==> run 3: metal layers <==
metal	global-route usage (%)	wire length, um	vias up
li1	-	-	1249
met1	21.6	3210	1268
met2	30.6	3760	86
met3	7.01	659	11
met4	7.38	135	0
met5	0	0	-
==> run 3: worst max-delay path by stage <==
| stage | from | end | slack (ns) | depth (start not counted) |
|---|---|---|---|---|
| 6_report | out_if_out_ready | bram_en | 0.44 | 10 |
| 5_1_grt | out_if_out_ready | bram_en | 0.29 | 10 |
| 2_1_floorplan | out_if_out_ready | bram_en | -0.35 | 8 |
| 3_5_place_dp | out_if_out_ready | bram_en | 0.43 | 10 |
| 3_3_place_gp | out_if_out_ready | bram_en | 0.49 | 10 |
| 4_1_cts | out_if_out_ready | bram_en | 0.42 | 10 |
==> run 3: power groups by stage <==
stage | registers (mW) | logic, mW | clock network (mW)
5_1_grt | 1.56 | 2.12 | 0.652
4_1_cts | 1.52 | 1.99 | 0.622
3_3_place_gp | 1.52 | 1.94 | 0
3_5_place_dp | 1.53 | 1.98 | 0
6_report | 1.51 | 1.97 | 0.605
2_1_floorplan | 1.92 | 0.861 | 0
--- config.mk ---
export PLATFORM = sky130hd
export DESIGN_NAME = pong_game_ctrl
export DESIGN_NICKNAME = d
export VERILOG_FILES = /design/src/rtl/pong_pkg.sv /design/src/rtl/pong_frame_timer.sv /design/src/rtl/pong_game_ctrl.sv
export SDC_FILE = /design/constraint.sdc
export NUM_CORES = 1
export LEC_CHECK = 0
export CAP_MARGIN = 30
export CORE_ASPECT_RATIO = 1.2
export CORE_MARGIN = 4
export CORE_UTILIZATION = 30
export CTS_CLUSTER_DIAMETER = 30
export DETAILED_ROUTE_END_ITERATION = 7
export MAX_ROUTING_LAYER = met4
export PLACE_DENSITY = 0.51
export SLEW_MARGIN = 10
export SYNTH_ARGS = -nofsm -noshare
export SYNTH_HDL_FRONTEND = slang
export SYNTH_SLANG_ARGS = --single-unit
--- constraint.sdc ---
create_clock -name pixel_clk -period 2.9 [get_ports pixel_clk]
set_clock_uncertainty 0.05 [all_clocks]
set_input_delay 0.58 -clock pixel_clk [delete_from_list [all_inputs] [get_ports pixel_clk]]
set_output_delay 0.58 -clock pixel_clk [all_outputs]
set_load 0.02 [all_outputs]
--- src/rtl/pong_pkg.sv ---
// Shared types and constants for the HDMI pong design.
// Used by the game controller, object, paddle and top-level pixel mux.
package pong_pkg;

    typedef enum logic [2:0] {
        S_ARM   = 3'd0,
        S_WATCH = 3'd1,
        S_PASS  = 3'd2,
        S_SERVE = 3'd3,
        S_OVER  = 3'd4
    } game_state_e;

    localparam int HRES     = 1280;
    localparam int VRES     = 720;
    localparam int PADDLE_W = 160;
    localparam int PADDLE_H = 20;

    localparam logic [23:0] COLOR_BG        = 24'h000000;
    localparam logic [23:0] COLOR_OBJ       = 24'hFFFFFF;
    localparam logic [23:0] COLOR_PADDLE    = 24'h00FF00;
    localparam logic [23:0] COLOR_GAME_OVER = 24'hFF0000;

    function automatic int max_int(input int a, input int b);
        return (a > b) ? a : b;
    endfunction

endpackage

--- src/rtl/pong_frame_timer.sv ---
// Frame timer: counts fsync strobes up to a load value and strobes done on
// the last one. Held cleared while clr is high so each use starts from zero.
module pong_frame_timer #(
    parameter int CNT_W = 8
) (
    input  logic             pixel_clk,
    input  logic             rst_n,
    input  logic             clr,
    input  logic             tick,
    input  logic [CNT_W-1:0] load,
    output logic             done
);

    logic [CNT_W-1:0] cnt;

    assign done = tick && !clr && (cnt == load - 1'b1);

    // Frame count; wraps to zero on completion or while cleared
    always_ff @(posedge pixel_clk or negedge rst_n) begin
        if (!rst_n) begin
            cnt <= '0;
        end else if (clr || done) begin
            cnt <= '0;
        end else if (tick) begin
            cnt <= cnt + 1'b1;
        end
    end

endmodule

--- src/rtl/pong_game_ctrl.sv ---
// Frame-synchronous game-state controller for the HDMI pong design.
// Detects paddle hit/miss on the paddle row, tracks score and lives,
// serves a new ball after each miss and runs a timed GAME OVER pause.
// Optional feature macro: PONG_SPEEDUP_EN (hit-driven ball speed levels).
module pong_game_ctrl
    import pong_pkg::*;
#(
    parameter int VRES         = 720,
    parameter int PADDLE_H     = 20,
    parameter int LIVES        = 3,
    parameter int SCORE_W      = 10,
    parameter int SERVE_FRAMES = 32,
    parameter int PAUSE_FRAMES = 128,
    parameter int SPEEDUP_HITS = 8
) (
    input  logic               pixel_clk,
    input  logic               rst_n,
    input  logic               fsync,
    input  logic signed [11:0] vpos,
    input  logic               active_obj,
    input  logic               active_paddle,
    output logic               obj_rst,
    output logic               paddle_rst,
    output logic               game_over,
    output logic               hit_pulse,
    output logic               miss_pulse,
    output logic [SCORE_W-1:0] score,
    output logic [3:0]         lives,
    output logic [2:0]         speed_level
);

    localparam logic signed [11:0] PADDLE_ROW = 12'(VRES - PADDLE_H);
    localparam int TMR_W = $clog2(max_int(SERVE_FRAMES, PAUSE_FRAMES) + 1);

    game_state_e      state;
    logic             row_hit;
    logic             hit_ev;
    logic             miss_ev;
    logic             restart;
    logic             tmr_clr;
    logic             tmr_done;
    logic [TMR_W-1:0] tmr_load;

    assign row_hit  = (vpos == PADDLE_ROW) && active_obj;
    // One timer serves both timed states; it is cleared outside them, which
    // is equivalent to clearing on every state entry.
    assign tmr_clr  = (state != S_SERVE) && (state != S_OVER);
    assign tmr_load = (state == S_OVER) ? TMR_W'(PAUSE_FRAMES) : TMR_W'(SERVE_FRAMES);
    assign restart  = (state == S_OVER) && tmr_done;

    pong_frame_timer #(
        .CNT_W (TMR_W)
    ) u_frame_timer (
        .pixel_clk (pixel_clk),
        .rst_n     (rst_n),
        .clr       (tmr_clr),
        .tick      (fsync),
        .load      (tmr_load),
        .done      (tmr_done)
    );

    // Hit/miss decision for the current pixel; a frame strobe abandons evaluation
    always_comb begin
        hit_ev  = 1'b0;
        miss_ev = 1'b0;
        if (!fsync) begin
            case (state)
                S_WATCH: hit_ev = row_hit && active_paddle;
                S_PASS: begin
                    hit_ev  = active_obj && active_paddle;
                    miss_ev = !active_obj;
                end
                default: ;
            endcase
        end
    end

    // Game FSM with registered outputs; pulses land one cycle after the event
    always_ff @(posedge pixel_clk or negedge rst_n) begin
        if (!rst_n) begin
            state      <= S_ARM;
            score      <= '0;
            lives      <= 4'(LIVES);
            obj_rst    <= 1'b0;
            paddle_rst <= 1'b0;
            game_over  <= 1'b0;
            hit_pulse  <= 1'b0;
            miss_pulse <= 1'b0;
        end else begin
            hit_pulse  <= 1'b0;
            miss_pulse <= 1'b0;
            if (hit_ev) begin
                hit_pulse <= 1'b1;
                state     <= S_ARM;
                if (score != '1) begin
                    score <= score + 1'b1;
                end
            end else if (miss_ev) begin
                miss_pulse <= 1'b1;
                lives      <= lives - 1'b1;
                obj_rst    <= 1'b1;
                if (lives == 4'd1) begin
                    state      <= S_OVER;
                    game_over  <= 1'b1;
                    paddle_rst <= 1'b1;
                end else begin
                    state <= S_SERVE;
                end
            end else begin
                case (state)
                    S_ARM:   if (fsync) state <= S_WATCH;
                    S_WATCH: if (!fsync && row_hit) state <= S_PASS;
                    S_PASS:  if (fsync) state <= S_WATCH;
                    S_SERVE: begin
                        if (tmr_done) begin
                            obj_rst <= 1'b0;
                            state   <= S_ARM;
                        end
                    end
                    S_OVER: begin
                        if (restart) begin
                            score      <= '0;
                            lives      <= 4'(LIVES);
                            obj_rst    <= 1'b0;
                            paddle_rst <= 1'b0;
                            game_over  <= 1'b0;
                            state      <= S_ARM;
                        end
                    end
                    default: state <= S_ARM;
                endcase
            end
        end
    end

`ifdef PONG_SPEEDUP_EN
    localparam int HIT_W = (SPEEDUP_HITS > 1) ? $clog2(SPEEDUP_HITS) : 1;

    logic [HIT_W-1:0] hit_cnt;

    // Raise the speed index once every SPEEDUP_HITS hits; cleared on game restart
    always_ff @(posedge pixel_clk or negedge rst_n) begin
        if (!rst_n) begin
            hit_cnt     <= '0;
            speed_level <= '0;
        end else if (restart) begin
            hit_cnt     <= '0;
            speed_level <= '0;
        end else if (hit_ev) begin
            if (hit_cnt == HIT_W'(SPEEDUP_HITS - 1)) begin
                hit_cnt <= '0;
                if (speed_level != 3'd7) begin
                    speed_level <= speed_level + 3'd1;
                end
            end else begin
                hit_cnt <= hit_cnt + 1'b1;
            end
        end
    end
`else
    // Speed index is fixed; SPEEDUP_HITS only matters when the feature is built
    localparam logic [2:0] SPEED_FIXED = (SPEEDUP_HITS > 0) ? 3'd0 : 3'd0;
    assign speed_level = SPEED_FIXED;
`endif

endmodule

======== Word-level counts from Yosys, hierarchy flattened ========
Index checks and enable logic that the tools add are counted.
W data, S select, Z words.
cells by class
  bitwise operators ....................... 1
  add/subtract/negate cells ............... 4
  reduce and logical (&&, ||, !) cells .... 25
  multiplexer cells ....................... 33
  equality and inequality tests ........... 19
operators by type and width
  operator                 number
  $mux W10                 5
  $mux W8                  3
  $mux W3                  7
  $reduce_and A4 Y1        4
  $eq A12 B11 Y1 const B   1
  $mux W1                  12
  $mux W4                  3
  $ne A4 B4 Y1 const B     3
  $pmux W3 S4              1
  $add A10 B1 Y10 const B  1
  $ne A10 B10 Y1 const B   1
  $reduce_bool A2 Y1       5
  $ne A3 B3 Y1 const B     3
  $add A8 B1 Y8 const B    1
  $eq A8 B8 Y1             1
  $logic_and A1 B1 Y1      8
  $sub A8 B1 Y8 const B    1
  $eq A3 B2 Y1 const B     2
  $eq A4 B1 Y1 const B     1
  $ne A2 B1 Y1 const B     2
  $ne A4 B1 Y1 const B     1
  $pmux W1 S2              2
  $sub A4 B1 Y4 const B    1
  $eq A3 B1 Y1 const B     1
  other kinds (10)         12
storage, ports and cells
  register bits ........................... 29

======== Longest topological paths before layout ========
Gate-level depths: netlist of the first run.
  word-level depth ........................ 10
  mapped depth ............................ 8

======== By module ========
A second synthesis of the first run with hierarchy kept.
unflattened totals
  cells, all modules ...................... 220
  area, all modules ....................... 2026.9 um^2
by module, submodules not included
  module            sequential area each (um^2)  times used  cells an instance  area each (um^2)
  pong_game_ctrl    528.0                        1           143                1347.5
  pong_frame_timer  200.2                        1           77                 679.4

======== Worst setup path after synthesis of the first run ========
No wires, ideal clock.
  path kind ............................... input -> register
  from .................................... in fsync
  to ...................................... reg state[1]
  library setup time ...................... 126 ps
  data arrival time ....................... 2187 ps
  path slack .............................. 538 ps
  cell stages on the path ................. 7
  path buffers ............................ 2
  path through ............................ buf_6 > or3_1 > or3b_1 > buf_2 > or4b_4 > nand4b_1 > a21oi_1
on the way
  cells in the longest elaborated chain, start to end .. 5
  elaborated cells on any way between the ends .. 14
  classes of those cells .................. eq/ne (4); mux (4); reduce/logical (6)
RTL lines
  item                                line                    source
  from (decl)                         pong_game_ctrl.sv:18    input logic fsync,
  $logic_and A1 B1 Y1 (2 in series)   pong_frame_timer.sv:16  assign done = tick && !clr && (cnt == load - 1'b1);
  $logic_and A1 B1 Y1                 pong_game_ctrl.sv:49    assign restart = (state == S_OVER) && tmr_done;
  $ne A4 B4 Y1 (no source line)       --
  $reduce_and A4 Y1 (no source line)  --
  to (signal assigned)                pong_game_ctrl.sv:81    state <= S_ARM;
  to (signal assigned)                pong_game_ctrl.sv:94    state <= S_ARM;
  to (signal assigned)                pong_game_ctrl.sv:103   state <= S_OVER;
  to (decl)                           pong_game_ctrl.sv:35    game_state_e state;
Several ways; a longest one is shown, not always the timed one.
A chain may end at the register's enable or synchronous reset.

======== Final worst setup path of the first run ========
  from .................................... in vpos[9]
  to ...................................... reg score[7]
on the way
  cells in the longest elaborated chain, start to end .. 7
  elaborated cells on any way between the ends .. 11
  classes of those cells .................. eq/ne (3); mux (3); reduce/logical (5)
RTL lines
  item                                                         line                  source
  from (decl)                                                  pong_game_ctrl.sv:19  input logic signed [11:0] vpos,
  $eq A12 B11 Y1 *                                             pong_game_ctrl.sv:44  assign row_hit = (vpos == PADDLE_ROW) && active_obj;
  $logic_and A1 B1 Y1 *                                        pong_game_ctrl.sv:44
  $logic_and A1 B1 Y1 *                                        pong_game_ctrl.sv:68  S_WATCH: hit_ev = row_hit && active_paddle;
  $pmux W1 S2 *                                                pong_game_ctrl.sv:67  case (state)
  $mux W1 *                                                    pong_game_ctrl.sv:66  if (!fsync) begin
  $ne A2 B1 Y1 (no source line), or another cell as far along  --
  $reduce_and A4 Y1 (no source line)                           --
  to (signal assigned)                                         pong_game_ctrl.sv:96  score <= score + 1'b1;
  to (decl)                                                    pong_game_ctrl.sv:27  output logic [SCORE_W-1:0] score,
Mark *: on every way between the ends. The rest lies on a longest branch, timed or not.

==> flow_summary.toml, run 1 <==
[run_status]
outcome = "finished, final reports clean"

[min_path]
hold_depth = 1
worstHoldPathType = "reg -> reg"

[routing]
firstDrtPassIters = 4
vias = 1395
ant_nets = 0
viasPerCell = 5.00
wl_per_cell_um = 14.0
wirelength_mm = 3.91
drt-initial-drc-count = 24
drc = 0

[logic_synthesis]
synth_area_leaders = "dfrtp_1 41%, nand2_1 4.5%, nor2_1 3.6%"
synth_common_cells = "27 x dfrtp_1, 20 x nand2_1, 16 x nor2_1"
synth_top_area_frac = 0.409
synth_seq_cells = 29
yosysSeqAreaShare = 0.441
netlist_area_mm2 = 0.00165
synth.avg_cell_area_um2 = 9.44
yosysUniqueCellTypes = 49
synth_cells = 175
async_reset_ff_frac = 1.00
synth_ff_type = "dfrtp_1"
synth_area_leader_cell = "dfrtp_1"
synth_edf_count = 0
yosysMostFrequentCell = "dfrtp_1"
yosysWarningCount = 0

[worst_setup_path]
max_stage_delay_ns = 0.45
crit_path_cell_trace = "clkdlybuf4s50_1 > or3b_2 > nor4_2 > a21oi_2 > inv_1 > a21oi_1 > a221o_1"
cp.depth = 7
path_buf_inv = 2
arrival_ns = 2.55
crit_family = "compound AO/OA/AOI/OAI gates"
reg2reg_depth = 5
critPathKind = "in -> reg"
startpoint_type = "input port"
cp_data_required_time_ns = 3.01
end_kind = "register"
critPathMaxFanout = 6
cp_slowest_cell = "or3b_2"

[floorplan]
pin_count = 39
die_w_um = 75.8
start_util = 0.310
design.core.area_mm2 = 0.00533
die_h_um = 89.3
die_area_mm2 = 0.00677
rows = 29

[sta]
rsz0062_at_grt = "no"
min_period_ns = 2.43
hold_viol_final = 0
slew_violations = 0
holdWs_ns = 0.468
setup_ws_ns = 0.466
setup_viol = 0
final.setup.tns_ns = 0
fin_crit_sh = 0.839
clock.fmax_mhz = 411
worst_pin_slew_ns = 0.527
slew-limit-headroom = 0.649

[power]
power_density_mw_per_mm2 = 636
irDropWorstVdd_mv = 0.240
power.leakage_uw = 0.000910

[global_routing]
grt_pass1_vias = 1413
antenna_found_initial = 0
grtUsageTotal = 0.132
gr-total-overflow = 0
grt_pass1_wl_mm = 6.64
grt_max_degree = 30

[clock_network]
clock_sinks = 29
holdBufCountCts = 0
clock_latency_ns = 0.28
cts.htree.levels = 2
cts_resized = 0
cts_buffers = 5
cts_tree = "done"
clkTransAtPathRegs_ns = 0.06
cts_buffer_depth = 2
post_cts_buffers = 0
clockRootBuffer = "clkbuf_8"

[place]
post-place-ws_ns = 0.146
post-dp-hpwl_mm = 2.94
place_area_mm2 = 0.00206
numPortBuffers = 35
gp_congestion = 0.784

[job]
maxCapViolCount = 0

[layout]
syn_to_final_growth_pct = 29.8
layout-drive-gt1-share = 0.0968
fin_area_mm2 = 0.00214
antennaDiodeCount = 0
nets = 237
[flip-flops by register name, indices dropped and copies added (netlist names)]
signal / cells
u_frame_timer.cnt: 8
obj_rst: 1
lives: 4
state: 3
game_over: 1
hit_pulse: 1
score: 10
miss_pulse: 1
[placed cells by master (no fill, tap or decap), types with 2 or more instances in the layout]
cell,count
clkbuf_8,5
nor3_1,7
dfrtp_1,27
xnor2_1,5
a21o_1,2
ha_1,4
clkdlybuf4s50_1,35
o21ai_0,7
and3_1,3
buf_4,7
dfstp_2,2
a21oi_1,7
inv_1,6
and2_1,3
or4_1,2
nand3_1,7
nor3b_1,2
nor2_1,16
clkbuf_1,3
nor2b_1,3
or3b_1,2
mux2i_1,3
nand4bb_1,2
o22ai_1,2
conb_1,3
a221o_1,2
xor2_1,4
and4_1,2
nand2_1,20
nand4_1,5
[area by class of cell]
type | count | area [um^2]
multi-input cells | 132 | 833
clock buffers | 8 | 80.1
repair buffers | 42 | 403
fillers | 548 | 3190
well taps | 62 | 77.6
flip-flops and latches | 29 | 728
inverters | 6 | 22.5
[path summary, 6_finish.rpt]
check | slack [ns] | end | from
hold / removal | 0.47 | lives[3] | lives[3]
hold reg to reg | 0.47 | lives[3] | lives[3]
setup reg to reg | 0.69 | state[1] | state[0]
setup / recovery | 0.47 | score[7] | vpos[9]
max in group asynchronous | 1.83 | lives[1] | rst_n
min in group asynchronous | 0.64 | hit_pulse | rst_n
[stage by stage]
stage	total power, uW	std cells	util
final	1360	279	0.402
after global routing	1470	279	0.402
after CTS	1390	279	0.402
after detailed placement	1060	271	0.387
after global placement	1060	271	0.387
after floorplan	866	177	-
[per-layer routing]
layer	track usage	share of wire
met2	0.222	0.51
met4	0.0461	0.012
met1	0.149	0.44
met5	-	0
met3	0.0337	0.037
[cells by family (layout without fill, tap and decap cells)]
kind of cell               count (synthesis)  in the layout  share of synthesized area
AOI/OAI and AO/OA                         30             30                      0.120
xor gates and xnor gates                   9              9                     0.0477
adders and majority gates                  4              4                     0.0303
buffers and inverters                     16             56                     0.0598
DFF                                       29             29                      0.441
muxes                                      3              3                     0.0182
other                                      1              3                    0.00227
and+or+nand+nor                           83             83                      0.282
[report_power, final]
part	switching (uW)	internal, uW
Sequential	84.2	485
Combinational	242	233
Clock	150	170
Total	477	888
Note: power is estimated with default switching activity, not from simulation.
==> run 2, diff against run 1 <==
--- a/config.mk
+++ b/config.mk
@@ -12,7 +12,7 @@
 export CTS_CLUSTER_DIAMETER = 30
 export DETAILED_ROUTE_END_ITERATION = 7
 export MAX_ROUTING_LAYER = met4
-export PLACE_DENSITY = 0.51
+export PLACE_DENSITY = 0.53
 export SLEW_MARGIN = 10
 export SYNTH_ARGS = -nofsm -noshare
 export SYNTH_HDL_FRONTEND = slang
==> constraint.sdc (replaced) <==
create_clock -name pixel_clk -period 1.96 [get_ports pixel_clk]
set_clock_uncertainty 0.05 [all_clocks]
set_input_delay 0.392 -clock pixel_clk [delete_from_list [all_inputs] [get_ports pixel_clk]]
set_output_delay 0.392 -clock pixel_clk [all_outputs]
set_load 0.02 [all_outputs]
==> flow_summary.toml, run 2 (synthesis gave the netlist of run 1 again) <==
[worst_setup_path]
end_kind = "register"
arrival_ns = 2.19
cp_data_required_time_ns = 2.07
critPathKind = "reg -> reg"
critPathMaxFanout = 4
startpoint_type = "register"

[layout]
antennaDiodeCount = 0
layout_common_cells = "36 x buf_4, 29 x clkdlybuf4s50_1, 27 x dfrtp_1, 19 x nand2_1, 16 x nor2_1"
fin_util = 0.463
layout-drive-gt1-share = 0.262
final_common_cell = "buf_4"
top_register = "score"
largest_reg_flops = 10
top_regs = "score x10, u_frame_timer.cnt x8, lives x4"
syn_to_final_growth_pct = 49.5
nets = 268

[power]
irDropWorstVdd_mv = 0.409
power.leakage_uw = 0.00111
switching_share = 0.335
clkPwrFrac = 0.233
power_density_mw_per_mm2 = 884
p_int_uw = 1450
comb_power_share = 0.388
p_seq_frac = 0.379
power.switching_uw = 733

[routing]
viasPerCell = 4.95
ant_nets = 0
vias = 1536
wirelength_mm = 4.03
m1WireLength_mm = 1.68
met3RoutedLength_um = 123
wl_per_cell_um = 13.0
firstDrtPassIters = 4
drt-initial-drc-count = 62
drc = 0
dr_wl_met2_mm = 2.15
topRoutingLayerUsed = "met4"

[sta]
slew_violations = 0
final.setup.tns_ns = -0.402
setup_viol = 7
holdWs_ns = 0.453
hold_viol_final = 0
fin_crit_sh = 1.06
setup_ws_ns = -0.120
min_period_ns = 2.08
rsz0062_at_grt = "yes"
clock.fmax_mhz = 481

[floorplan]
pin_count = 39
die_h_um = 89.3
design.core.area_mm2 = 0.00533
die_area_mm2 = 0.00677
rows = 29
start_util = 0.310
die_w_um = 75.8

[clock_network]
clockRootBuffer = "clkbuf_8"
clock_sinks = 29
cts_buffer_depth = 2
clkTransAtPathRegs_ns = 0.07
cts.htree.levels = 2
holdBufCountCts = 0
cts_buffers = 5
clock_latency_ns = 0.28
cts_tree = "done"

[place]
gp_congestion = 0.886
numPortBuffers = 35
post-dp-hpwl_mm = 3.09

[global_routing]
grt_pass1_wl_mm = 6.90
antenna_found_initial = 0
grtUsageTotal = 0.138
grt_pass1_vias = 1500
grt_max_degree = 30
gr-total-overflow = 0

[job]
maxCapViolCount = 0

[run_status]
outcome = "finished, violations left"
violations = "negative setup slack"

[min_path]
worstHoldPathType = "in -> async"
-- run 2: repair_timing --
action                                  4_1_cts  5_1_grt
resized for setup                            12       12
endpoints found under the hold margin         0        0
pin swaps                                    10        2
endpoints found under the setup margin       16       16
setup buffers                                 6        3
_____
**What is expected**
An exact copy of the lines above, from the one containing "B4 Y1 const" down to the one containing "unflattened totals" and including both, is the whole answer; retype it and nothing else.

**Response area**
  $ne A4 B4 Y1 const B     3
  $pmux W3 S4              1
  $add A10 B1 Y10 const B  1
  $ne A10 B10 Y1 const B   1
  $reduce_bool A2 Y1       5
  $ne A3 B3 Y1 const B     3
  $add A8 B1 Y8 const B    1
  $eq A8 B8 Y1             1
  $logic_and A1 B1 Y1      8
  $sub A8 B1 Y8 const B    1
  $eq A3 B2 Y1 const B     2
  $eq A4 B1 Y1 const B     1
  $ne A2 B1 Y1 const B     2
  $ne A4 B1 Y1 const B     1
  $pmux W1 S2              2
  $sub A4 B1 Y4 const B    1
  $eq A3 B1 Y1 const B     1
  other kinds (10)         12
storage, ports and cells
  register bits ........................... 29

======== Longest topological paths before layout ========
Gate-level depths: netlist of the first run.
  word-level depth ........................ 10
  mapped depth ............................ 8

======== By module ========
A second synthesis of the first run with hierarchy kept.
unflattened totals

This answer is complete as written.